▸ INSTRUCTIONS FOR THE TASK: The word "pready" marks the lines to find; copy every such line from the data below.
━━━━━━━━━━━━━━━━
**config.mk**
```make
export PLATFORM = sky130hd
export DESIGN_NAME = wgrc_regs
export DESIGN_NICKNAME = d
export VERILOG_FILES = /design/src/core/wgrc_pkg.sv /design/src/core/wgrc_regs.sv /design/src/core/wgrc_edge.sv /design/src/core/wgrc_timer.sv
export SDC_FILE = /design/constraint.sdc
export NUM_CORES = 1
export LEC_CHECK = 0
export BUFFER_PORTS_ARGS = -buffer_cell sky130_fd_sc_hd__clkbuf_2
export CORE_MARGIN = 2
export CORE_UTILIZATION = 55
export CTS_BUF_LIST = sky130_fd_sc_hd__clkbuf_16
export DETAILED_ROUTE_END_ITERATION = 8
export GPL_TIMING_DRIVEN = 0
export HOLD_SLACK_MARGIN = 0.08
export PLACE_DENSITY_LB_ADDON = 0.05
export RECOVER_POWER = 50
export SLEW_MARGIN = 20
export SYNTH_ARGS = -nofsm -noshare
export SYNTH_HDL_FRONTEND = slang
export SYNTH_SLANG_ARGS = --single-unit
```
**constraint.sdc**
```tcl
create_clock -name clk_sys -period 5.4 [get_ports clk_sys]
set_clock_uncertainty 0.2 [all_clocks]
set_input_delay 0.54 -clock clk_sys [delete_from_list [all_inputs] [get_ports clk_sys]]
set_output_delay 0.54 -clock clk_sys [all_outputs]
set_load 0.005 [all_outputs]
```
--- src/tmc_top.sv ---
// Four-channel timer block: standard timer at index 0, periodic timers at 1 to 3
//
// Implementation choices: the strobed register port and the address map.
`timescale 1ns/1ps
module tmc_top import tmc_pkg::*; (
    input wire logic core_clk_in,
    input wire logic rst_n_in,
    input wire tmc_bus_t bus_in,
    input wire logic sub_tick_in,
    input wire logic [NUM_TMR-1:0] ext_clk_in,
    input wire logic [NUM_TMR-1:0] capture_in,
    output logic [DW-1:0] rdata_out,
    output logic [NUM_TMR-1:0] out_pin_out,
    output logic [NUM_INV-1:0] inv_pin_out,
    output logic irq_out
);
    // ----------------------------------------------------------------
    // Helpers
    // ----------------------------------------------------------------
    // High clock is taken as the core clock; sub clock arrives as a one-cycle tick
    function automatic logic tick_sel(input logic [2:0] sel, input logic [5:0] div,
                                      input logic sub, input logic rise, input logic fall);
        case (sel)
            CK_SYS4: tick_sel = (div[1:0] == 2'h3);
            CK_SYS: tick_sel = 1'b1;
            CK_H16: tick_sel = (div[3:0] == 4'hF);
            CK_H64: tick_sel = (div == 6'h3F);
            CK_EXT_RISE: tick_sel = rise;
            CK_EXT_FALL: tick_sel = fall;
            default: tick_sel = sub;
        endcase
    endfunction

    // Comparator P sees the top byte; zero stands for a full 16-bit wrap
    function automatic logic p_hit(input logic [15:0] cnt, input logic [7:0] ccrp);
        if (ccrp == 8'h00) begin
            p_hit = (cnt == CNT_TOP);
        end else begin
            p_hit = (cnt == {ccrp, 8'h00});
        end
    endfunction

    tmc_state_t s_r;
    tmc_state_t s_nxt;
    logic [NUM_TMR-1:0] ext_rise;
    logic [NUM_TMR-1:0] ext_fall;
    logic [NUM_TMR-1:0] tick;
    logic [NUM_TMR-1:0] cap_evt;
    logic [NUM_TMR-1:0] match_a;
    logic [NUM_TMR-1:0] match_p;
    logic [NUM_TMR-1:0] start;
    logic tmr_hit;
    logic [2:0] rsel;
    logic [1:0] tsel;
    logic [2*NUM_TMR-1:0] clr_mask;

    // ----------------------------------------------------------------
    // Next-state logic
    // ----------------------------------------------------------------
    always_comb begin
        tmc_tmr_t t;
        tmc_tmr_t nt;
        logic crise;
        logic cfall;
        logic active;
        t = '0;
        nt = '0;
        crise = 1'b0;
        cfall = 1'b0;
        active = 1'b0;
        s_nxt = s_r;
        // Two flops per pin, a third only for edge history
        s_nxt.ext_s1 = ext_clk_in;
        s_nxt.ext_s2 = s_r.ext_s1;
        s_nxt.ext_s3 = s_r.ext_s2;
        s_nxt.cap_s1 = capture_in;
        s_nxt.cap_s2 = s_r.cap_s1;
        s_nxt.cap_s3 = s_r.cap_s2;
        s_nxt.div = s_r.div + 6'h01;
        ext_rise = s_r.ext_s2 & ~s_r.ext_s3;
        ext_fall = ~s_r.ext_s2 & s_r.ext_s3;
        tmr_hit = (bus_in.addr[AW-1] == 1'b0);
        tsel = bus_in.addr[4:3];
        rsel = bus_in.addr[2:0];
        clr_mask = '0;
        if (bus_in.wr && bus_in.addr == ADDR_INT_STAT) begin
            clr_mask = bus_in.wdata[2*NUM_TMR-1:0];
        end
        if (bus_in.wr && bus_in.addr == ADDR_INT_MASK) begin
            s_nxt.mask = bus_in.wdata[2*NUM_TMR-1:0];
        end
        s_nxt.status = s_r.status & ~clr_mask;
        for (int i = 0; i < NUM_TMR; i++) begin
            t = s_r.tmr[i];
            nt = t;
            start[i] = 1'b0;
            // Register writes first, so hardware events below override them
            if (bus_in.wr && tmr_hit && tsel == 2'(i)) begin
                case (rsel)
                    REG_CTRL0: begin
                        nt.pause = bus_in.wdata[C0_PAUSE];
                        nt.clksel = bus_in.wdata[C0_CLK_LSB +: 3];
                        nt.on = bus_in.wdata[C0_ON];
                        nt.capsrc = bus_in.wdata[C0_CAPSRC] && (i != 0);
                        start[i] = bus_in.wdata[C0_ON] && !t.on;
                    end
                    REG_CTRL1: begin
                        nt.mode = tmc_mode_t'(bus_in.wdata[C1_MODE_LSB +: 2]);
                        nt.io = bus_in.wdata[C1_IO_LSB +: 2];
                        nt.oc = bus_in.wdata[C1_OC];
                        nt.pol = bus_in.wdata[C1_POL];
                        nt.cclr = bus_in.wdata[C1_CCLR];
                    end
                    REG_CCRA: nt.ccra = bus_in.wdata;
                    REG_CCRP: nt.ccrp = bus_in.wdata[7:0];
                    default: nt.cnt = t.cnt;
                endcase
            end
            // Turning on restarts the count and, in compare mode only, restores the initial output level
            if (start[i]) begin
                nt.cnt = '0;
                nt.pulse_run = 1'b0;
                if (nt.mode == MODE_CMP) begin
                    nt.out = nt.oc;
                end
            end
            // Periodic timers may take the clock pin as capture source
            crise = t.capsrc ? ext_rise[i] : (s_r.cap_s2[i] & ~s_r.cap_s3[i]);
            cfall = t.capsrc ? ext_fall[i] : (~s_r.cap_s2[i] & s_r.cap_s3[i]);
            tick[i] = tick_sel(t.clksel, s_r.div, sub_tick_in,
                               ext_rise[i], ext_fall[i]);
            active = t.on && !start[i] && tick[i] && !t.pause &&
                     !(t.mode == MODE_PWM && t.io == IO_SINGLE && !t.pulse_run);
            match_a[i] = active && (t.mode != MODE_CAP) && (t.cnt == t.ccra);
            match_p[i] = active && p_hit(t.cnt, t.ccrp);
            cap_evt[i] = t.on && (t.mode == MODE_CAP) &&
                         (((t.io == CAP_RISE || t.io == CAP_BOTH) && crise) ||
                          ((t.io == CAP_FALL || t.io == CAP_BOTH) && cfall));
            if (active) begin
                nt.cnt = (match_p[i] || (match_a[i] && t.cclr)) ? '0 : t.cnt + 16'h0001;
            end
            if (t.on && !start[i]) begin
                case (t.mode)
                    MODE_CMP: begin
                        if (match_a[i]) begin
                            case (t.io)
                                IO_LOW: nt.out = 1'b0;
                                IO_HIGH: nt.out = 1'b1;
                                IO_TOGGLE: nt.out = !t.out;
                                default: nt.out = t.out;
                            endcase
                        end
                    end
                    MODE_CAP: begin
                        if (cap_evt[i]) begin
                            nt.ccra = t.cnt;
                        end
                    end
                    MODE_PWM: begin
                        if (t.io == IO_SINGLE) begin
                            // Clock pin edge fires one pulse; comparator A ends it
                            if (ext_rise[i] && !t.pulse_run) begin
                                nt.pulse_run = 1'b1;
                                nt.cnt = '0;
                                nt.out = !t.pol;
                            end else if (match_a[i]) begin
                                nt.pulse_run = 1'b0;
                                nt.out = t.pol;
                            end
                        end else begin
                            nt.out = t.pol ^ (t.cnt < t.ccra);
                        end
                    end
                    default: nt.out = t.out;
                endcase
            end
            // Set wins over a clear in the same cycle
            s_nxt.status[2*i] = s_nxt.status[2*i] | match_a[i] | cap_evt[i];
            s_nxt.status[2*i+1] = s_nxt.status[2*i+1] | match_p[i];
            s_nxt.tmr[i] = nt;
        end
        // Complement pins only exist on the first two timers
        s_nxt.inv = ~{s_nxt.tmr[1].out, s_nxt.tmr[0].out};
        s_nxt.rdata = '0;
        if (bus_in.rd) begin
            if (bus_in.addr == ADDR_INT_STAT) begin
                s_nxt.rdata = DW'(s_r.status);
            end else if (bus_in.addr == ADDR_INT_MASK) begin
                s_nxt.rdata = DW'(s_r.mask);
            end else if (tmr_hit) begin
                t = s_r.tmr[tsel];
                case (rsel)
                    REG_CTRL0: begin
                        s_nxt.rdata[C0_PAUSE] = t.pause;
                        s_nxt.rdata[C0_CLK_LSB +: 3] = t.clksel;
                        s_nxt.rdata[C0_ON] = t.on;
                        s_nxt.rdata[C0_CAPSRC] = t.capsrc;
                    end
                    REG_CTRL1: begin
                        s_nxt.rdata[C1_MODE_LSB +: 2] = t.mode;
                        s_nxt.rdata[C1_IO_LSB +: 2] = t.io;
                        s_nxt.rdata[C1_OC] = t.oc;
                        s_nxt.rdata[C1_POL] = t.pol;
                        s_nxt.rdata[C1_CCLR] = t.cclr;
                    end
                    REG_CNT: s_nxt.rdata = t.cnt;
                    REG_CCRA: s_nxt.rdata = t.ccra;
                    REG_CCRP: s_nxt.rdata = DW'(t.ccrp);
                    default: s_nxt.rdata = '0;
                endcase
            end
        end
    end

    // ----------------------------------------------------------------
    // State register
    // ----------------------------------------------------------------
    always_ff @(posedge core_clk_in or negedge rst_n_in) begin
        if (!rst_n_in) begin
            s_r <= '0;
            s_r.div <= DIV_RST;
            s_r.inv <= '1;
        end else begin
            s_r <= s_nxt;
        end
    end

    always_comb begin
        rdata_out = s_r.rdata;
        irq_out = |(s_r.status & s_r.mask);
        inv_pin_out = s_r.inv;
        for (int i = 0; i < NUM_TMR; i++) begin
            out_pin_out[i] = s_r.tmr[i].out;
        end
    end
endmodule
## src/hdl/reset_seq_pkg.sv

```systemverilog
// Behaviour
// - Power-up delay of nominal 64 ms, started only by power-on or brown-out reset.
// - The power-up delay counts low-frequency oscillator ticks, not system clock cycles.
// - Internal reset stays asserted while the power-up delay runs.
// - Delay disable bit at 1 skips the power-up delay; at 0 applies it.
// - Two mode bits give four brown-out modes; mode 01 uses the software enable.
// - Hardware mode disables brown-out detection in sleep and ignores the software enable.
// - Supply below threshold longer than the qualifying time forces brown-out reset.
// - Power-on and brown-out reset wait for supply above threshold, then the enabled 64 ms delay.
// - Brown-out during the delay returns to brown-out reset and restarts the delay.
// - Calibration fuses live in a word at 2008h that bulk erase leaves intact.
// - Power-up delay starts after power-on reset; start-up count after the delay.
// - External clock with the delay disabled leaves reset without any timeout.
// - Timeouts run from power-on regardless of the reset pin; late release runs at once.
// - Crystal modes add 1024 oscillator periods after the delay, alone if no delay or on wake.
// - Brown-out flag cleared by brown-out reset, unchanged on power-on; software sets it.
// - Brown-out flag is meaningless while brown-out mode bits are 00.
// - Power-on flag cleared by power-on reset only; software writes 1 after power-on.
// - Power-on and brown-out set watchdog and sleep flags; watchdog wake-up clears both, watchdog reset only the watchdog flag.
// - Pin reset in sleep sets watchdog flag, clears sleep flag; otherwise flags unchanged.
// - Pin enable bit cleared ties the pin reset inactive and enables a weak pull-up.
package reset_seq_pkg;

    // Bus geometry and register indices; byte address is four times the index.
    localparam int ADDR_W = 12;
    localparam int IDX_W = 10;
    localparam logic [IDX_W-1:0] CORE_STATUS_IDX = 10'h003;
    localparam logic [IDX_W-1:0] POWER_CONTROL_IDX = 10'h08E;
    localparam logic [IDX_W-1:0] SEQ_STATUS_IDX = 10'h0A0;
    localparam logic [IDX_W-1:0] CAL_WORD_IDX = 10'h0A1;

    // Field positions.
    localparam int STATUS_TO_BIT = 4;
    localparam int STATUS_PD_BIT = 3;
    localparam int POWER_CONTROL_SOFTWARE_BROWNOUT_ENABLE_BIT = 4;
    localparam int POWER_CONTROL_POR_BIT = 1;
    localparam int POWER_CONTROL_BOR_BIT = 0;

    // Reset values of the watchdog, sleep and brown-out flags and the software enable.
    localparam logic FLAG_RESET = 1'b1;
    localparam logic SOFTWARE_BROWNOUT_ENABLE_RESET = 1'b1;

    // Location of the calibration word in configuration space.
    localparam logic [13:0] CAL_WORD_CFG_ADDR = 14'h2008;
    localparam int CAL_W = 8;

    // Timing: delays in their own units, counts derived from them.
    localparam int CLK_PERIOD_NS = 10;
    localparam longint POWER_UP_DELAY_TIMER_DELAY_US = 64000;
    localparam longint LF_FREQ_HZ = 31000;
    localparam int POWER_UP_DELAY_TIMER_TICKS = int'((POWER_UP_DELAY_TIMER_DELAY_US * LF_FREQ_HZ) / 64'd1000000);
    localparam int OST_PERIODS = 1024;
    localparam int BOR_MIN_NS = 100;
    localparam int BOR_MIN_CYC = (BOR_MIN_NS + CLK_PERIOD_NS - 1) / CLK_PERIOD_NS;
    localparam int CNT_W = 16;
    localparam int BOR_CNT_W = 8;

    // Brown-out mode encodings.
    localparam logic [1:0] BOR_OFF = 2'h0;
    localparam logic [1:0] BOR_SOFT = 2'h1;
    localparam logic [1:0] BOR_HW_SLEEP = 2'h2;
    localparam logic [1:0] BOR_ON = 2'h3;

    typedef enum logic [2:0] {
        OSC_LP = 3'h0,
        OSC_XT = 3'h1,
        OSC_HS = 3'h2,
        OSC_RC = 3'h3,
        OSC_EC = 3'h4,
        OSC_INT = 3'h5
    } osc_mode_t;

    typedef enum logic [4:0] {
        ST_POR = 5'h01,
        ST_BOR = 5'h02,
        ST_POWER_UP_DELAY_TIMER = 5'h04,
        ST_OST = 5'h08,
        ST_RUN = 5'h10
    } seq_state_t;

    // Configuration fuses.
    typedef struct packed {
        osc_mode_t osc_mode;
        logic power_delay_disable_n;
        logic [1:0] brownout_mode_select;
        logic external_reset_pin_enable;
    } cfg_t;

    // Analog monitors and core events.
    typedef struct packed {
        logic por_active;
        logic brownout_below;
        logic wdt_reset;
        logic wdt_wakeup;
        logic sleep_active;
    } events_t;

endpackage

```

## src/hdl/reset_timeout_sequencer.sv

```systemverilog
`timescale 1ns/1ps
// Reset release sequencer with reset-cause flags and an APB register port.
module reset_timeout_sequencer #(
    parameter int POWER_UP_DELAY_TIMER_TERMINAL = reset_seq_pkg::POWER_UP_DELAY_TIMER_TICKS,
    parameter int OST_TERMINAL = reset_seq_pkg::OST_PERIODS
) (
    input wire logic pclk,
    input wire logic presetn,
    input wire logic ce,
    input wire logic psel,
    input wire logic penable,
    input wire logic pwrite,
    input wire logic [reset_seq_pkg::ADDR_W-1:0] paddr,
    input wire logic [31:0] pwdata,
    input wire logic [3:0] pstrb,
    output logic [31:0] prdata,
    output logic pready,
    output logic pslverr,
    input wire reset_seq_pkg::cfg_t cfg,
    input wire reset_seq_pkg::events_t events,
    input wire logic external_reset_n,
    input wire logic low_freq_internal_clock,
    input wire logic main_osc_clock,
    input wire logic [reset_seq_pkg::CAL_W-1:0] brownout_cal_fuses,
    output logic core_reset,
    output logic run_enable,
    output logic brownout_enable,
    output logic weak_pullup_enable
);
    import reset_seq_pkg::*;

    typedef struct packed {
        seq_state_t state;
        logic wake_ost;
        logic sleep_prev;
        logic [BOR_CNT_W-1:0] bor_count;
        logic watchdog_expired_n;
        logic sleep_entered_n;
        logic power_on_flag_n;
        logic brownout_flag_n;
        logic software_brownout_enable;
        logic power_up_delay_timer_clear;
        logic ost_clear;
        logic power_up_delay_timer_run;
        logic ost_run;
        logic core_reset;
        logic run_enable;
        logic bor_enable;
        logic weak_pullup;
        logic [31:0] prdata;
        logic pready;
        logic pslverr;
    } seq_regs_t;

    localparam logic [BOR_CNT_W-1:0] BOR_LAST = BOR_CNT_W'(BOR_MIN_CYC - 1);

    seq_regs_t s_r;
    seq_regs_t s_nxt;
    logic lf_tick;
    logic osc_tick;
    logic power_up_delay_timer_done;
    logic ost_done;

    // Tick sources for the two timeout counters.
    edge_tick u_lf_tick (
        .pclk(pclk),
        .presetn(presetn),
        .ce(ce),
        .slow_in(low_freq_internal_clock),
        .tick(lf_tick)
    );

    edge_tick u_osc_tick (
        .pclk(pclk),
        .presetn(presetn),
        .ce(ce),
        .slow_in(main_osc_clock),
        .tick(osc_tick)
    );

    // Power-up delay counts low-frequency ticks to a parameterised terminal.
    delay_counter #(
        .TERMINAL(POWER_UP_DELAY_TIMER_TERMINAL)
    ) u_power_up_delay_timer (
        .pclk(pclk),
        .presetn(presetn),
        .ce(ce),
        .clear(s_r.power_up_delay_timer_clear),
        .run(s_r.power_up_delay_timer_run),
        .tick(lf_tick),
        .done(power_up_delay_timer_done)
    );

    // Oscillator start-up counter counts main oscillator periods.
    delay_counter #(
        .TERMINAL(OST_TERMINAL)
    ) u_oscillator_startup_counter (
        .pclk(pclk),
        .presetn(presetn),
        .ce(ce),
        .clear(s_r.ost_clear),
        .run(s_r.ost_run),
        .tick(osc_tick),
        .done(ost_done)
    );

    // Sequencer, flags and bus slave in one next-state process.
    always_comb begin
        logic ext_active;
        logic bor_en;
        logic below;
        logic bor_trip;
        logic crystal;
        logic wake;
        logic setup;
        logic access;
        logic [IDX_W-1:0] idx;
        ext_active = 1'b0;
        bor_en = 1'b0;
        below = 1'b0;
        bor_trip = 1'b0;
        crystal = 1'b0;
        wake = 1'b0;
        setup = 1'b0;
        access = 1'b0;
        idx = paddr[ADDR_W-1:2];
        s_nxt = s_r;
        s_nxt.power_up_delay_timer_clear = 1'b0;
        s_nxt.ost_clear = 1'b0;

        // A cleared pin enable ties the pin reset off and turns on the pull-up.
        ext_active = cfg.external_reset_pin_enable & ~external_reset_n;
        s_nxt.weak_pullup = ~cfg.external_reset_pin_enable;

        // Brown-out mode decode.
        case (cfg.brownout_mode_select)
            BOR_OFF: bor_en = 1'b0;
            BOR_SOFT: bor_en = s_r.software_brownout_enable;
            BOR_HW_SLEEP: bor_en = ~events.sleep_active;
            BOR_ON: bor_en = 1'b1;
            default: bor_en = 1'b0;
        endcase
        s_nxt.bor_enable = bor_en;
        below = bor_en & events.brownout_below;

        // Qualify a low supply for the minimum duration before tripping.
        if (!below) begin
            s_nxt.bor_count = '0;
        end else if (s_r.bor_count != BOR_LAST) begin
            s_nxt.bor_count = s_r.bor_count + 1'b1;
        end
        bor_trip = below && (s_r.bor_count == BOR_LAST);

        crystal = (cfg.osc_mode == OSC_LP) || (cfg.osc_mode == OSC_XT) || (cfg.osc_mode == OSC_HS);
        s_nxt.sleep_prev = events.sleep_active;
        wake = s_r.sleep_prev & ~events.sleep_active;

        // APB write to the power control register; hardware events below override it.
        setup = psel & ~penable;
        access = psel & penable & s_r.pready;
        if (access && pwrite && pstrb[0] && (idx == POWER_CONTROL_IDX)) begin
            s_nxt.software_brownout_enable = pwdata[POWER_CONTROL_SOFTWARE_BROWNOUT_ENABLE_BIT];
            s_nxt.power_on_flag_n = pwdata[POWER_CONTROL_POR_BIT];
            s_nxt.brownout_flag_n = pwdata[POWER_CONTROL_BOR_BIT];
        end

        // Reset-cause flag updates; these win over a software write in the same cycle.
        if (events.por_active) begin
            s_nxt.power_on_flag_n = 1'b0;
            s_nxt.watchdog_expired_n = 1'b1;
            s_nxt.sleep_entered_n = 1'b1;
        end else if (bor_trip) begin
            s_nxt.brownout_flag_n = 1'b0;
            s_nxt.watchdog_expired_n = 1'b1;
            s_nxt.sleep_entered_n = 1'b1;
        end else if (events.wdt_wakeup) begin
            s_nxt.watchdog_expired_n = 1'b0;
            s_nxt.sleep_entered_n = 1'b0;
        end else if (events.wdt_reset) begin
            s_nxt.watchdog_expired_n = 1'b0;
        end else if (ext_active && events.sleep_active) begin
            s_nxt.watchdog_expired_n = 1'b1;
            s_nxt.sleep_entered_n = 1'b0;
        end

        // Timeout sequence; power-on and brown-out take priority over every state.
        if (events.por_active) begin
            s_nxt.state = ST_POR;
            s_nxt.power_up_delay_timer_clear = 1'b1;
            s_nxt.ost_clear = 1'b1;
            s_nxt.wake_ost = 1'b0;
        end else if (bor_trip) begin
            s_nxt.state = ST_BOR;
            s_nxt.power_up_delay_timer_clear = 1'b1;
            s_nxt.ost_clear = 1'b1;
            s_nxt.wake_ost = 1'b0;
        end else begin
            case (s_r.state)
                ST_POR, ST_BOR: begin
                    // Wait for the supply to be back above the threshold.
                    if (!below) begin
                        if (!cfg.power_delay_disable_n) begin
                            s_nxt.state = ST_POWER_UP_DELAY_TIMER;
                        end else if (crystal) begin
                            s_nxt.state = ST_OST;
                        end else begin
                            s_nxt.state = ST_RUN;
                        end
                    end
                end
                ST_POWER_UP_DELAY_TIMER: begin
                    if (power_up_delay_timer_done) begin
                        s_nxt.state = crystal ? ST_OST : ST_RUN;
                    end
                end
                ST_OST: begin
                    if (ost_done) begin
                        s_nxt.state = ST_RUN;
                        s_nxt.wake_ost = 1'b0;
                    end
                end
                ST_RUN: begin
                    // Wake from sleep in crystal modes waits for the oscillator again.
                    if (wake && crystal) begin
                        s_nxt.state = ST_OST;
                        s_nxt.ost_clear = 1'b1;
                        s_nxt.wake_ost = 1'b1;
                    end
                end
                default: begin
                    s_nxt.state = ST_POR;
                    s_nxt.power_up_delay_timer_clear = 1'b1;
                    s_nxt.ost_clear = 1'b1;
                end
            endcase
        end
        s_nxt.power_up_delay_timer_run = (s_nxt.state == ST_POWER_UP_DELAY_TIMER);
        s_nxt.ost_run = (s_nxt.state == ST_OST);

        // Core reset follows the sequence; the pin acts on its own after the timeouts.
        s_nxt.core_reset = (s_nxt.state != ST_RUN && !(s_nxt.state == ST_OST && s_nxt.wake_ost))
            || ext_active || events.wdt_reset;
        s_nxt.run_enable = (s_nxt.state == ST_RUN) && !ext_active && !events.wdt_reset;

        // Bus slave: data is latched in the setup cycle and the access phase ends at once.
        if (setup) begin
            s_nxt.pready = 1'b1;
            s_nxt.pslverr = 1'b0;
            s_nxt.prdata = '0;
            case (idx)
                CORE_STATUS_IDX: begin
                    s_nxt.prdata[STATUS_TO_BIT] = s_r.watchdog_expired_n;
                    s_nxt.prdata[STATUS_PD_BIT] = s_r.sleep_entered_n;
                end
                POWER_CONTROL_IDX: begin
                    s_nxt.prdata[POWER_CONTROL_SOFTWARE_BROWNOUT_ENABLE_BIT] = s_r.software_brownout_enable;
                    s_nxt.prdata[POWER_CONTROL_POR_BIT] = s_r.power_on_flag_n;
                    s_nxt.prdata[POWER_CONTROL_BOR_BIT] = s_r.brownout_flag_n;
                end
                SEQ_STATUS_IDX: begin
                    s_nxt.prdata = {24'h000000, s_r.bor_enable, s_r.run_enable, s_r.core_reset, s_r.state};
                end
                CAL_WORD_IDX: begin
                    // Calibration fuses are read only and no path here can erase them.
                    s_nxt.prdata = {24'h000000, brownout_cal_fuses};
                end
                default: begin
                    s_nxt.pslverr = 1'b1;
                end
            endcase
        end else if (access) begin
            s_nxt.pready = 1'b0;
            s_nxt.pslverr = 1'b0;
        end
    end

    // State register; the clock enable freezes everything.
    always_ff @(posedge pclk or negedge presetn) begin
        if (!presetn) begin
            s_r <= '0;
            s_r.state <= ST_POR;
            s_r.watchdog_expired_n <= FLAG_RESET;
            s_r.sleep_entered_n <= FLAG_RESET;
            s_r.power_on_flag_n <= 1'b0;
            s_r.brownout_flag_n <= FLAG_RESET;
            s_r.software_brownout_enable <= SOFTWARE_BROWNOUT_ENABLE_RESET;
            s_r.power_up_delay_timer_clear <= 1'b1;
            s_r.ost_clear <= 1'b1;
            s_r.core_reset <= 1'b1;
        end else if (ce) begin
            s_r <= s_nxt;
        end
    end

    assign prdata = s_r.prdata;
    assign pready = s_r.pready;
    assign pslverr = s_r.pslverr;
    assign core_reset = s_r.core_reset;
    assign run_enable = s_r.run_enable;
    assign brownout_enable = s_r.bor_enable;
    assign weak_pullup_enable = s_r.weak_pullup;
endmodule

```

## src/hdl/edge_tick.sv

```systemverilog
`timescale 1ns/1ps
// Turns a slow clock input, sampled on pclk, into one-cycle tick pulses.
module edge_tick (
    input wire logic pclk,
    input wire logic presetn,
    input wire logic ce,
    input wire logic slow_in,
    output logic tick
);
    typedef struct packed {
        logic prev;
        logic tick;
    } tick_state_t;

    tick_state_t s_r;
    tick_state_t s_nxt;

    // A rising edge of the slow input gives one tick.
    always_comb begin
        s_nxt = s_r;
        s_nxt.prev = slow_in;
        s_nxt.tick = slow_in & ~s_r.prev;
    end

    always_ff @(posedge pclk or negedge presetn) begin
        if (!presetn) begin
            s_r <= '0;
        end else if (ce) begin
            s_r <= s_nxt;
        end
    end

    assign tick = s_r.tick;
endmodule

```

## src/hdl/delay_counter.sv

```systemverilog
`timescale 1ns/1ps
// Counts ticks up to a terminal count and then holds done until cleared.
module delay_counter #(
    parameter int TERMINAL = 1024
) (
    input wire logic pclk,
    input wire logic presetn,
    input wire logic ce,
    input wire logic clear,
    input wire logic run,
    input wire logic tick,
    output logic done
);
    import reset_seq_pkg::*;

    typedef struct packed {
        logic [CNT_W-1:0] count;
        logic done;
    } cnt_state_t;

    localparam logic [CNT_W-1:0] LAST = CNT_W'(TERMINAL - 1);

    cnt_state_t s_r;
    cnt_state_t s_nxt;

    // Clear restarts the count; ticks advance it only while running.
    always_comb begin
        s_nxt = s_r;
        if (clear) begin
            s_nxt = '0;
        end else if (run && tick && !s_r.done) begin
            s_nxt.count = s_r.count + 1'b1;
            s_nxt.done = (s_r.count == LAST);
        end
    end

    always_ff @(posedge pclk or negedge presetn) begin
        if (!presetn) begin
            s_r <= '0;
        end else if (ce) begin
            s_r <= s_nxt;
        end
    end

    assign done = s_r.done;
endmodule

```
━━━━━━━━━━━━━━━━
▸ RESULT OF THE TASK:
    output logic pready,
        logic pready;
        access = psel & penable & s_r.pready;
            s_nxt.pready = 1'b1;
            s_nxt.pready = 1'b0;
    assign pready = s_r.pready;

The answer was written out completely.